Nota da circa un secolo, data la sua presenza nelle immediate vicinanze del Sistema Solare, si tratta di una stella ‘superveloce’, povera di metalli, attualmente nella fase di subgigante la cui composizione chimica era in contrasto con la teoria dell’evoluzione stellare. In più, bisogna dire che HD 140283 non è solo una stranezza che risale all’alba dei tempi, piuttosto pare che sia “più vecchia del nostro Universo” poichè la sua età viene stimata essere di 14.46 ± 0.8 miliardi di anni, quando invece l’età dell’Universo viene stimata essere di 13.817 ± 0.048 miliardi di anni, così come suggeriscono i dati di Planck (post). Naturalmente, ci si accorse che i margini d’errore sulla stima dell’età di HD 140283 erano piuttosto grandi rispetto a quelli indicati nella ricerca originale (gli astronomi aggiunsero un margine di errore pari a 800 milioni di anni). Gli errori portavano la stella ad avere una età molto più giovane, rendendola così tra gli oggetti più antichi dell’Universo, ma certamente rimaneva ancora entro i limiti stimati per l’età dell’Universo.
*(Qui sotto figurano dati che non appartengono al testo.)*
<file path="config.mk">
export PLATFORM = sky130hd
export DESIGN_NAME = cache_mem_arbiter_flat
export DESIGN_NICKNAME = d
export VERILOG_FILES = /design/src/rtl/cache_mem_arbiter_pkg.sv /design/src/rtl/cache_mem_arbiter_if.sv /design/src/rtl/cache_mem_arbiter_burst_line_buffer.sv /design/src/rtl/cache_mem_arbiter.sv /design/src/flat_wrapper.sv
export SDC_FILE = /design/constraint.sdc
export NUM_CORES = 1
export LEC_CHECK = 0
export CORE_AREA = 2 2 386 388
export DETAILED_ROUTE_END_ITERATION = 10
export DIE_AREA = 0 0 388 390
export SETUP_SLACK_MARGIN = 0.05
export SLEW_MARGIN = 20
export SYNTH_ARGS = -nofsm -noshare
export SYNTH_HDL_FRONTEND = slang
export SYNTH_SLANG_ARGS = --single-unit
export TNS_END_PERCENT = 50
</file>
<file path="constraint.sdc">
create_clock -name clk -period 3.09 [get_ports clk]
set_clock_uncertainty 0.05 [all_clocks]
set_input_delay 0.618 -clock clk [delete_from_list [all_inputs] [get_ports clk]]
set_output_delay 0.618 -clock clk [all_outputs]
set_load 0.01 [all_outputs]
</file>
==> src/rtl/countdown_timer.sv <==
// Two-digit BCD countdown timer (00..99) with prescaled tick, active-low 7-segment outputs
// and a done LED. Optional macro DONE_BLINK_EN blinks the "00" display while done.
module countdown_timer #(
  parameter int TICK_DIV = 12000000,
  parameter int MAX_VAL  = 99
) (
  input  logic              clk,
  input  logic              rst,
  countdown_timer_if.slave  bus
);
  localparam int            PW        = $clog2(TICK_DIV);
  localparam logic [PW-1:0] TICK_LAST = PW'(TICK_DIV - 1);
`ifdef DONE_BLINK_EN
  localparam logic [PW-1:0] HALF_LAST = PW'(TICK_DIV / 2 - 1);
`endif
  localparam logic [6:0]    GLYPH_0   = 7'b1000000;
  localparam logic [6:0]    BLANK     = 7'b1111111;

  typedef enum logic [1:0] {IDLE, RUN, PAUSE, DONE} state_t;

  state_t        state_q, state_d;
  logic [3:0]    tens_q, tens_d;
  logic [3:0]    ones_q, ones_d;
  logic [PW-1:0] presc_q, presc_d;
  logic          led_q, led_d;
  logic [6:0]    seg0_q, seg0_d;
  logic [6:0]    seg1_q, seg1_d;
`ifdef DONE_BLINK_EN
  logic          blink_q, blink_d;
`endif

  function automatic logic [6:0] glyph(input logic [3:0] d);
    logic [6:0] g;
    case (d)
      4'd0:    g = 7'b1000000;
      4'd1:    g = 7'b1111001;
      4'd2:    g = 7'b0100100;
      4'd3:    g = 7'b0110000;
      4'd4:    g = 7'b0011001;
      4'd5:    g = 7'b0010010;
      4'd6:    g = 7'b0000010;
      4'd7:    g = 7'b1111000;
      4'd8:    g = 7'b0000000;
      4'd9:    g = 7'b0010000;
      default: g = BLANK;
    endcase
    return g;
  endfunction

  // Binary-to-BCD split only happens on the load path; counting stays in BCD.
  logic [6:0] sat_val;
  logic [3:0] tens_ld, ones_ld;
  assign sat_val = (bus.load_val > 7'(MAX_VAL)) ? 7'(MAX_VAL) : bus.load_val;
  assign tens_ld = 4'(sat_val / 7'd10);
  assign ones_ld = 4'(sat_val % 7'd10);

  logic value_zero, value_one, tick;
  assign value_zero = (tens_q == 4'd0) && (ones_q == 4'd0);
  assign value_one  = (tens_q == 4'd0) && (ones_q == 4'd1);
  assign tick       = (presc_q == TICK_LAST);

  always_comb begin
    state_d = state_q;
    tens_d  = tens_q;
    ones_d  = ones_q;
    presc_d = presc_q;
    led_d   = led_q;
`ifdef DONE_BLINK_EN
    blink_d = blink_q;
`endif
    if (bus.clr) begin
      state_d = IDLE;
      tens_d  = 4'd0;
      ones_d  = 4'd0;
      presc_d = '0;
      led_d   = 1'b0;
`ifdef DONE_BLINK_EN
      blink_d = 1'b0;
`endif
    end else if (bus.load) begin
      state_d = IDLE;
      tens_d  = tens_ld;
      ones_d  = ones_ld;
      presc_d = '0;
      led_d   = 1'b0;
`ifdef DONE_BLINK_EN
      blink_d = 1'b0;
`endif
    end else begin
      case (state_q)
        IDLE: begin
          presc_d = '0;
          if (bus.en && !value_zero) state_d = RUN;
        end
        RUN: begin
          if (!bus.en) begin
            state_d = PAUSE;
          end else if (tick) begin
            presc_d = '0;
            if (ones_q != 4'd0) begin
              ones_d = ones_q - 4'd1;
            end else begin
              ones_d = 4'd9;
              tens_d = tens_q - 4'd1;
            end
            if (value_one) begin
              state_d = DONE;
              led_d   = 1'b1;
            end
          end else begin
            presc_d = presc_q + 1'b1;
          end
        end
        PAUSE: begin
          if (bus.en) state_d = RUN;
        end
        DONE: begin
          led_d = 1'b1;
`ifdef DONE_BLINK_EN
          // Prescaler is reused as the half-period blink counter.
          if (presc_q == HALF_LAST) begin
            presc_d = '0;
            blink_d = ~blink_q;
          end else begin
            presc_d = presc_q + 1'b1;
          end
`else
          presc_d = '0;
`endif
        end
        default: state_d = IDLE;
      endcase
    end

    seg0_d = glyph(tens_q);
    seg1_d = glyph(ones_q);
`ifdef DONE_BLINK_EN
    if (blink_q) begin
      seg0_d = BLANK;
      seg1_d = BLANK;
    end
`endif
  end

  always_ff @(posedge clk or negedge rst) begin
    if (!rst) begin
      state_q <= IDLE;
      tens_q  <= 4'd0;
      ones_q  <= 4'd0;
      presc_q <= '0;
      led_q   <= 1'b0;
      seg0_q  <= GLYPH_0;
      seg1_q  <= GLYPH_0;
`ifdef DONE_BLINK_EN
      blink_q <= 1'b0;
`endif
    end else begin
      state_q <= state_d;
      tens_q  <= tens_d;
      ones_q  <= ones_d;
      presc_q <= presc_d;
      led_q   <= led_d;
      seg0_q  <= seg0_d;
      seg1_q  <= seg1_d;
`ifdef DONE_BLINK_EN
      blink_q <= blink_d;
`endif
    end
  end

  assign bus.seg0 = seg0_q;
  assign bus.seg1 = seg1_q;
  assign bus.led  = led_q;

endmodule
==> src/flat_wrapper.sv <==
// flat-port wrapper written by rule: the top's interface ports become plain ports
module countdown_timer_flat 
#(
  parameter int TICK_DIV = 12000000,
  parameter int MAX_VAL  = 99
)
  (clk, rst, bus_en, bus_clr, bus_load, bus_load_val, bus_seg0, bus_seg1, bus_led);
  countdown_timer_if bus_i ();
  input  logic clk;
  input  logic rst;
  input wire logic [$bits(bus_i.en)-1:0] bus_en;
  input wire logic [$bits(bus_i.clr)-1:0] bus_clr;
  input wire logic [$bits(bus_i.load)-1:0] bus_load;
  input wire logic [$bits(bus_i.load_val)-1:0] bus_load_val;
  output wire logic [$bits(bus_i.seg0)-1:0] bus_seg0;
  output wire logic [$bits(bus_i.seg1)-1:0] bus_seg1;
  output wire logic [$bits(bus_i.led)-1:0] bus_led;
  assign bus_i.en = bus_en;
  assign bus_i.clr = bus_clr;
  assign bus_i.load = bus_load;
  assign bus_i.load_val = bus_load_val;
  assign bus_seg0 = bus_i.seg0;
  assign bus_seg1 = bus_i.seg1;
  assign bus_led = bus_i.led;
  countdown_timer #(.TICK_DIV(TICK_DIV), .MAX_VAL(MAX_VAL)) u_core (.clk(clk), .rst(rst), .bus(bus_i));
endmodule
<file path="config.mk">
export PLATFORM = sky130hd
export DESIGN_NAME = pdm_mic_capture_ctrl
export DESIGN_NICKNAME = d
export VERILOG_FILES = /design/src/rtl/pdm_mic_capture_ctrl.sv
export SDC_FILE = /design/constraint.sdc
export NUM_CORES = 1
export LEC_CHECK = 0
export CORE_MARGIN = 2
export CORE_UTILIZATION = 50
export CTS_CLUSTER_SIZE = 24
export DETAILED_ROUTE_END_ITERATION = 10
export GPL_ROUTABILITY_DRIVEN = 1
export PLACE_DENSITY = 0.74
export SKIP_LAST_GASP = 1
export SYNTH_ARGS = -nofsm -noshare
export SYNTH_HDL_FRONTEND = slang
export SYNTH_SLANG_ARGS = --single-unit
</file>
<file path="constraint.sdc">
create_clock -name clk -period 2.09 [get_ports clk]
set_input_delay 0.3135 -clock clk [delete_from_list [all_inputs] [get_ports clk]]
set_output_delay 0.3135 -clock clk [all_outputs]
set_load 0.02 [all_outputs]
</file>
$ cat config.mk
export PLATFORM = sky130hd
export DESIGN_NAME = serial_twos_comp_mc
export DESIGN_NICKNAME = d
export VERILOG_FILES = /design/src/rtl/serial_twos_comp_mc.sv
export SDC_FILE = /design/constraint.sdc
export NUM_CORES = 1
export LEC_CHECK = 0
export ABC_CLOCK_PERIOD_IN_PS = 3400
export CORE_ASPECT_RATIO = 2
export CORE_MARGIN = 4
export CORE_UTILIZATION = 33
export CTS_CLUSTER_SIZE = 24
export DETAILED_ROUTE_END_ITERATION = 16
export SYNTH_ARGS = -nofsm -noshare
export SYNTH_HDL_FRONTEND = slang
export SYNTH_SLANG_ARGS = --single-unit
$ cat constraint.sdc
create_clock -name t_clk -period 3.4 [get_ports t_clk]
set_input_delay 0.51 -clock t_clk [delete_from_list [all_inputs] [get_ports t_clk]]
set_output_delay 0.51 -clock t_clk [all_outputs]
set_load 0.01 [all_outputs]
$ cat src/rtl/serial_twos_comp_mc.sv
// Multi-lane bit-serial two's-complement unit (LSB first): captures a framed word per lane
// and re-emits it as a contiguous burst with pass, negate or absolute value applied.
module serial_twos_comp_mc #(
   parameter int CH     = 2,
   parameter int WORD_W = 8
) (
   input  logic          t_clk,
   input  logic          r_n,
   input  logic          in_valid,
   input  logic          sof,
   input  logic [CH-1:0] i,
   input  logic [1:0]    mode,
   output logic          out_valid,
   output logic          out_sof,
   output logic          out_eow,
   output logic [CH-1:0] y,
   output logic [CH-1:0] ovf,
   output logic          frame_err
);

   localparam int            CW   = $clog2(WORD_W);
   localparam logic [CW-1:0] LAST = CW'(WORD_W - 1);

   localparam logic [0:0] CAP_IDLE  = 1'b0;
   localparam logic [0:0] CAP_CAPT  = 1'b1;
   localparam logic [0:0] OUT_IDLE  = 1'b0;
   localparam logic [0:0] OUT_SHIFT = 1'b1;

   logic [0:0]    cap_state_reg;
   logic [CW-1:0] cap_cnt_reg;
   logic [1:0]    cap_mode_reg;
   logic [0:0]    out_state_reg;
   logic [CW-1:0] out_cnt_reg;
   logic [1:0]    out_mode_reg;
   logic          frame_err_reg;

   logic beat_sof;
   logic beat_data;
   logic xfer;
   logic err_next;
   logic shifting;

   assign beat_sof  = in_valid & sof;
   assign beat_data = in_valid & ~sof;
   // The MSB beat hands the whole word to the output side in the same edge.
   assign xfer      = beat_data & (cap_state_reg == CAP_CAPT) & (cap_cnt_reg == LAST);
   assign err_next  = (beat_data & (cap_state_reg == CAP_IDLE)) |
                      (beat_sof & (cap_state_reg == CAP_CAPT));
   assign shifting  = (out_state_reg == OUT_SHIFT);

   always_ff @(posedge t_clk or negedge r_n) begin
      if (!r_n) begin
         cap_state_reg <= CAP_IDLE;
         cap_cnt_reg   <= '0;
         cap_mode_reg  <= 2'b00;
         frame_err_reg <= 1'b0;
      end else begin
         frame_err_reg <= err_next;
         if (beat_sof) begin
            cap_state_reg <= CAP_CAPT;
            cap_cnt_reg   <= CW'(1);
            cap_mode_reg  <= mode;
         end else if (beat_data && cap_state_reg == CAP_CAPT) begin
            if (cap_cnt_reg == LAST) begin
               cap_state_reg <= CAP_IDLE;
               cap_cnt_reg   <= '0;
            end else begin
               cap_cnt_reg <= cap_cnt_reg + CW'(1);
            end
         end
      end
   end

   always_ff @(posedge t_clk or negedge r_n) begin
      if (!r_n) begin
         out_state_reg <= OUT_IDLE;
         out_cnt_reg   <= '0;
         out_mode_reg  <= 2'b00;
      end else if (xfer) begin
         // A transfer on the final emitted bit restarts the burst with no gap.
         out_state_reg <= OUT_SHIFT;
         out_cnt_reg   <= '0;
         out_mode_reg  <= cap_mode_reg;
      end else if (shifting) begin
         if (out_cnt_reg == LAST) begin
            out_state_reg <= OUT_IDLE;
            out_cnt_reg   <= '0;
         end else begin
            out_cnt_reg <= out_cnt_reg + CW'(1);
         end
      end
   end

   genvar gi;
   generate
      for (gi = 0; gi < CH; gi++) begin : g_lane
         logic [WORD_W-2:0] cap_word_reg;
         logic [WORD_W-1:0] out_word_reg;
         logic              inv_reg;
         logic              bit_cur;
         logic              neg;
         logic              is_min;

         assign bit_cur = out_word_reg[out_cnt_reg];
         assign neg     = (out_mode_reg == 2'b01) |
                          ((out_mode_reg == 2'b10) & out_word_reg[WORD_W-1]);
         assign is_min  = (out_word_reg == {1'b1, {(WORD_W-1){1'b0}}});

         always_ff @(posedge t_clk or negedge r_n) begin
            if (!r_n) begin
               cap_word_reg <= '0;
               out_word_reg <= '0;
               inv_reg      <= 1'b0;
            end else begin
               if (beat_sof) begin
                  cap_word_reg[0] <= i[gi];
               end else if (beat_data && cap_state_reg == CAP_CAPT && cap_cnt_reg != LAST) begin
                  cap_word_reg[cap_cnt_reg] <= i[gi];
               end
               if (xfer) begin
                  out_word_reg <= {i[gi], cap_word_reg};
                  inv_reg      <= 1'b0;
               end else if (shifting) begin
                  inv_reg <= inv_reg | bit_cur;
               end
            end
         end

         // Bits up to and including the first 1 pass; later bits invert when negating.
         assign y[gi]   = shifting & (bit_cur ^ (neg & inv_reg));
         assign ovf[gi] = shifting & (out_cnt_reg == LAST) & neg & is_min;
      end
   endgenerate

   assign out_valid = shifting;
   assign out_sof   = shifting & (out_cnt_reg == '0);
   assign out_eow   = shifting & (out_cnt_reg == LAST);
   assign frame_err = frame_err_reg;

endmodule
# [Word-level counts from Yosys, hierarchy flattened]
# Index checks and enable logic that the tools add are counted.
[word_totals] register_bits=45 output_inout_bits=8 elab_cells=93 input_bits=8
[classes] n_lt_le_gt_ge=3 n_addsub=2 n_reduce_logical=10 n_mux=28 n_eq_ne=7 bitwise_logic=28
[op_table] operator="1-bit AND" n=18
[op_table] operator="3-bit 2-to-1 mux" n=6
[op_table] operator="1-bit 2-to-1 mux" n=17
[op_table] operator="8-bit equality test (second input constant)" n=2
[op_table] operator="7-bit bitwise mux" n=2
[op_table] operator="3-bit by 4-bit less-than comparator with 1-bit output (second input constant)" n=2
[op_table] operator="2-bit nonzero test" n=4
[op_table] operator="3-bit by 1-bit adder with 3-bit output (second input constant)" n=2
[op_table] operator="1-bit binary-select mux with 3-bit select" n=2
[op_table] operator="3-bit equality test (second input constant)" n=2
[op_table] operator="1-bit OR" n=5
[op_table] operator="2-bit AND reduction" n=2
[op_table] operator="1-bit demux with 3-bit select" n=1
[op_table] operator="3-bit by 1-bit greater-or-equal comparator with 1-bit output (second input constant)" n=1
[op_table] operator="1-bit logical AND" n=3
[op_table] operator="3-bit logical NOT" n=1
[op_table] operator="3-bit != test (second input constant)" n=1
[op_table] operator="1-bit NOT" n=3
[op_table] operator="2-bit by 1-bit equality test with 1-bit output (second input constant)" n=1
[op_table] operator="2-bit equality test (second input constant)" n=1
[op_table] operator="1-bit bitwise XOR" n=2

# [Logic depth before layout (Yosys ltp)]
[logic_depth] depth_word=7 mapped_depth=6 depth_no_buf=6

# [Worst setup path before layout]
# No wires, ideal clock.
[synth_path] path_type="register to output" startpoint="register out_cnt_reg[0]" endpoint="output y[1]" t_arrival_ns=1.444 path_buffers=1 stages_incl_launch_ff=6 path_slack_ns=1.446 required_ns=2.890 path_cell_list="dfrtp_1 buf_6 mux2i_1 mux4_2 xor2_1 and2_1"
[synth_via] elab_chain_len=4
[synth_lines] item="start: declaration" line="33" source="logic [CW-1:0] out_cnt_reg;"
[synth_lines] item="start signal: assignment" line="89" source="out_cnt_reg <= out_cnt_reg + CW'(1);"
[synth_lines] item="1-bit binary-select mux with 3-bit select" line="104" source="assign bit_cur = out_word_reg[out_cnt_reg];"
[synth_lines] item="1-bit 2-to-1 mux (implied by the code)" line="104"
[synth_lines] item="1-bit bitwise XOR" line="130" source="assign y[gi] = shifting & (bit_cur ^ (neg & inv_reg));"
[synth_lines] item="1-bit AND" line="130"
[synth_lines] item="end: declaration" line="16" source="output logic [CH-1:0] y,"
# Every way passes these cells. The select of a mux whose other input is x is not followed.

# [Worst setup path in the final report]
[layout_path] startpoint="register out_cnt_reg[0]" endpoint="output y[0]"
# The elaborated chain is that of the path after synthesis.

==> results_dict.tcl <==
set metrics [dict create \
    grt_pass1_wl_um 7200 \
    drv_cap 0 \
    hold_violations 0 \
    ff_latch_area_um2 1130 \
    cellLeakagePower_uw 0.00121 \
    yosys.cell_types.count 31 \
    synth_edf_count 0 \
    critPathKind "flip-flop to output port" \
    cp_slowest_stage_delay_ps 640 \
    syn_avg_cell_area_um2 10.6 \
    clkLatencyLatePin_ps 280 \
    cp_max_fo 10 \
    dp_slack_ps 822 \
    status "finished, final reports clean" \
    diodes 0 \
    final.setup.tns_ps 0 \
    syn_area_um2 2120 \
    core_region_area_um2 6310 \
    rsz0062_at_grt "false" \
    ys_top_cells_by_count "nand2_1, dfrtp_1, mux2_2" \
    cts_tree "done" \
    postSynth.asyncResetShare_pct 100 \
    cts_resized 0 \
    reg2reg_depth 6 \
    ys_warn_count 0 \
    fin_skew_ps 6.31 \
    post_cts_buffers 0 \
    p_per_area_nw_per_um2 670 \
    arrival_ps 2360 \
    path_clk_slew_ps 60 \
    crit_required_ps 2890 \
    ir_drop_mv 0.416 \
    grt_max_degree 46 \
    startpoint_type "flip-flop" \
    finalNonFillerCells 303 \
    n_fill_cell 630 \
    port_buffers 15 \
    drive_above_1_share_pct 13.4 \
    largest_reg_flops 16 \
    vias 1447 \
    synthCells 201 \
    htree_levels 2 \
    cts-buffers-inserted 5 \
    cts_sinks 45 \
    synth.net_count 214 \
    grt_usage_pct 12.0 \
    fin_ws_ps 530 \
    yosysTopAreaCellShare_pct 53.0 \
    die_h_um 121 \
    gp_congestion 0.755 \
    place_area_um2 2340 \
    cts_root_buffer "clkbuf_16" \
    drc 0 \
    slew_headroom_pct 34.7 \
    cp-end-kind "output port" \
    period_needed_ps 2870 \
    slew_viol_final 0 \
    drt-initial-drc-count 35 \
    multi_input_area_um2 932 \
    routed_wl_um 4230 \
    viasPerCell 4.78 \
    path_cells "mux2i_1, mux4_2, xor2_1, and2_1, clkdlybuf4s50_1" \
    dp_cells 295 \
    row_count 41 \
    antenna_found_initial 0 \
    die-area_um2 7860 \
    cts_max_path_buffers 2 \
    design_area_um2 2510 \
    nets 229 \
    holdBufCountCts 0 \
    grt_pass1_vias 1498 \
    die_w_um 64.7 \
    max_clock_freq_mhz 348 \
    hold_path.class "input pin to asynchronous set/reset pin" \
    slowest_stage "dfrtp_1" \
    start_util_pct 33.7 \
    drtPass1Iterations 4 \
    pin_count 16 \
    ant_nets 0 \
    overflow 0 \
    worst_slew_pin_slew_ps 980 \
    synth_top_area_cell "dfrtp_1" \
    seq_area_frac_synth_pct 53.0 \
    timing.hold.ws_ps 390 \
    period_share_pct 84.4 \
    synthTopCellsByArea "dfrtp_1, nand2_1, mux2_2" \
    area_delta_synth_final_pct 18.1 \
    ys.flop_type "dfrtp_1" \
    setup_viol 0 \
    hpwl_um 3210 \
    yosysMostFrequentCell "nand2_1" \
    routedWlPerCell_um 13.9 \
    ys_seq_elements 45 \
]
## routing by layer
| layer | track usage, % | wire length [um] |
|---|---|---|
| met1 | 12.6 | 1570 |
| met2 | 21.7 | 2350 |
| met3 | 1.85 | 138 |
| met4 | 7.15 | 168 |
| met5 | 0 | 0 |
## final cells by class
cell class | instances | area share, %
clock inverters | 1 | 1.20
multi-input cells | 143 | 37.1
clock buffers | 7 | 5.68
inverters | 5 | 0.748
well taps | 86 | 4.29
repair buffers | 16 | 6.08
flip-flops and latches | 45 | 44.9
## layout by cell type (no fill, tap or decap), types with 3 or more instances in the layout
master           instances
and2_1                   4
and3_1                   3
clkbuf_16                5
clkdlybuf4s50_1         14
dfrtp_1                 45
ha_1                     5
inv_1                    5
mux2_2                  17
mux2i_1                 10
nand2_1                 64
nand3_1                  4
nor2_1                   4
nor3_1                   3
o21ai_0                  6
## per-stage QoR
step,total power (uW),utilization [%]
4_1_cts,1710,39.8
3_3_place_gp,1140,37.0
6_report,1680,39.8
3_5_place_dp,1150,37.0
5_1_grt,1790,39.8
2_1_floorplan,1050,-
## final timing paths
kind                                                       startpoint                                    end  slack [ps]
worst min register to register  g_lane[0].cap_word_reg[2]$_DFFE_PN0P_  g_lane[0].out_word_reg[2]$_DFFE_PN0P_         450
min in group t_clk              g_lane[0].cap_word_reg[2]$_DFFE_PN0P_  g_lane[0].out_word_reg[2]$_DFFE_PN0P_         450
worst min-delay path                                              r_n  g_lane[1].out_word_reg[2]$_DFFE_PN0P_         390
worst max register to register             cap_cnt_reg[1]$_DFFE_PN0P_  g_lane[1].cap_word_reg[6]$_DFFE_PN0P_        1080
worst max-delay path                       out_cnt_reg[0]$_DFFE_PN0P_                                   y[0]         530
max in group asynchronous                                         r_n  g_lane[0].cap_word_reg[6]$_DFFE_PN0P_        2400
## cells by family after synthesis
| kind of cell | count (synthesis) | share of synthesized area [%] |
|---|---|---|
| xor gates and xnor gates | 3 | 1.24 |
| buffers and inverters | 13 | 3.12 |
| AOI/OAI and AO/OA | 13 | 4.30 |
| DFF | 45 | 53.0 |
| adders and majority gates | 5 | 2.94 |
| and+or+nand+nor | 93 | 19.6 |
| muxes | 29 | 15.8 |
## power by group
group          internal (uW)  leakage, uW  switching (uW)  total [uW]
logic                    191     0.000546             131         322
registers                671     0.000585             135         806
clock network            367    0.0000841             187         553
total                   1230      0.00121             453        1680
## worst max-delay path, delay by kind of cell, from the launching register on
family / cells / cell delay (ps)
AND/OR/NAND/NOR: 1 / 130
flip-flops: 1 / 640
buffers and inverters: 1 / 520
XOR/XNOR: 1 / 150
multiplexers: 2 / 640
Note: power is estimated with default switching activity, not from simulation.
Ma perchè quei limiti superiori nei margini d’errore? C’è forse la possibilità che questo oggetto possa essere così vecchio come viene suggerito effettivamente dalle misure originali ma che “si trovi” su questa parte dell’Universo? Birol Kilkis, della Baskent University ad Ankara, in Turchia, crede sia il caso. Nel 2004, lo scienziato aveva introdotto il cosiddetto Radiating Universe Model (RUM). In base a questo modello, la cosiddetta “exergia“, cioè l’energia disponibile per compiere lavoro, un concetto fondamentale utilizzato per definire quei fenomeni termodinamici senza introdurre l’entropia, si trasferisce dal Big Bang a ciò che Kilkis chiama “una spugna termica di dimensioni infinite” che tende allo zero assoluto in un futuro molto, molto lontano. Dunque, se utilizziamo il modello RUM, si ottiene una età per l’Universo di 14.885 ± 0.040 miliardi di anni, che è marginalmente superiore a quella stimata dai dati della radiazione cosmica di fondo, nonostante ‘sistemi’, si fa per dire, in maniera più semplice l’età originale di HD 140283.

E’ interessante notare che il modello di Kilkis fornisce un nuovo valore dinamico della costante di Hubble e suggerisce che l’espansione dell’Universo abbia iniziato la sua accelerazione dopo 4,4 miliardi di anni a partire dal Big Bang, il che potrebbe sistemare, anche in questo caso, il concetto di energia scura. In più, l’incremento associato al ritmo dell’espansione accelerata starebbe rallentando, il che potrebbe essere causato dalla distribuzione della materia scura che costituisce la rete cosmica nella quale si “appoggiano” le strutture. Il modello RUM suggerisce che anche la costante di Planck non sia una costante ‘pura’ ma una variabile cosmologica, un punto che fu supportato nel 2013 da un lavoro di Seshavatharam and Lakshminarayana. “Il punto è se il nostro Universo osservabile si sta effettivamente espandendo. Se l’Universo ha una massa e un volume, qualsiasi forma abbia, deve espandersi in un mezzo“, dichiara Kilkis. Insomma, secondo lo scienziato, quel “mezzo” deve essere di dimensioni infinite e trovarsi allo zero assoluto, agendo così come una sorta di “spugna termica” e dove l’Universo rappresenta la sorgente termica che si trova all’interno della ‘spugna’.

Inderscience: An exergetic approach to the age of universe
arXiv: HD 140283: A Star in the Solar Neighborhood that Formed Shortly After the Big Bang
Sapub: Is Planck’s Constant - A Cosmological Variable?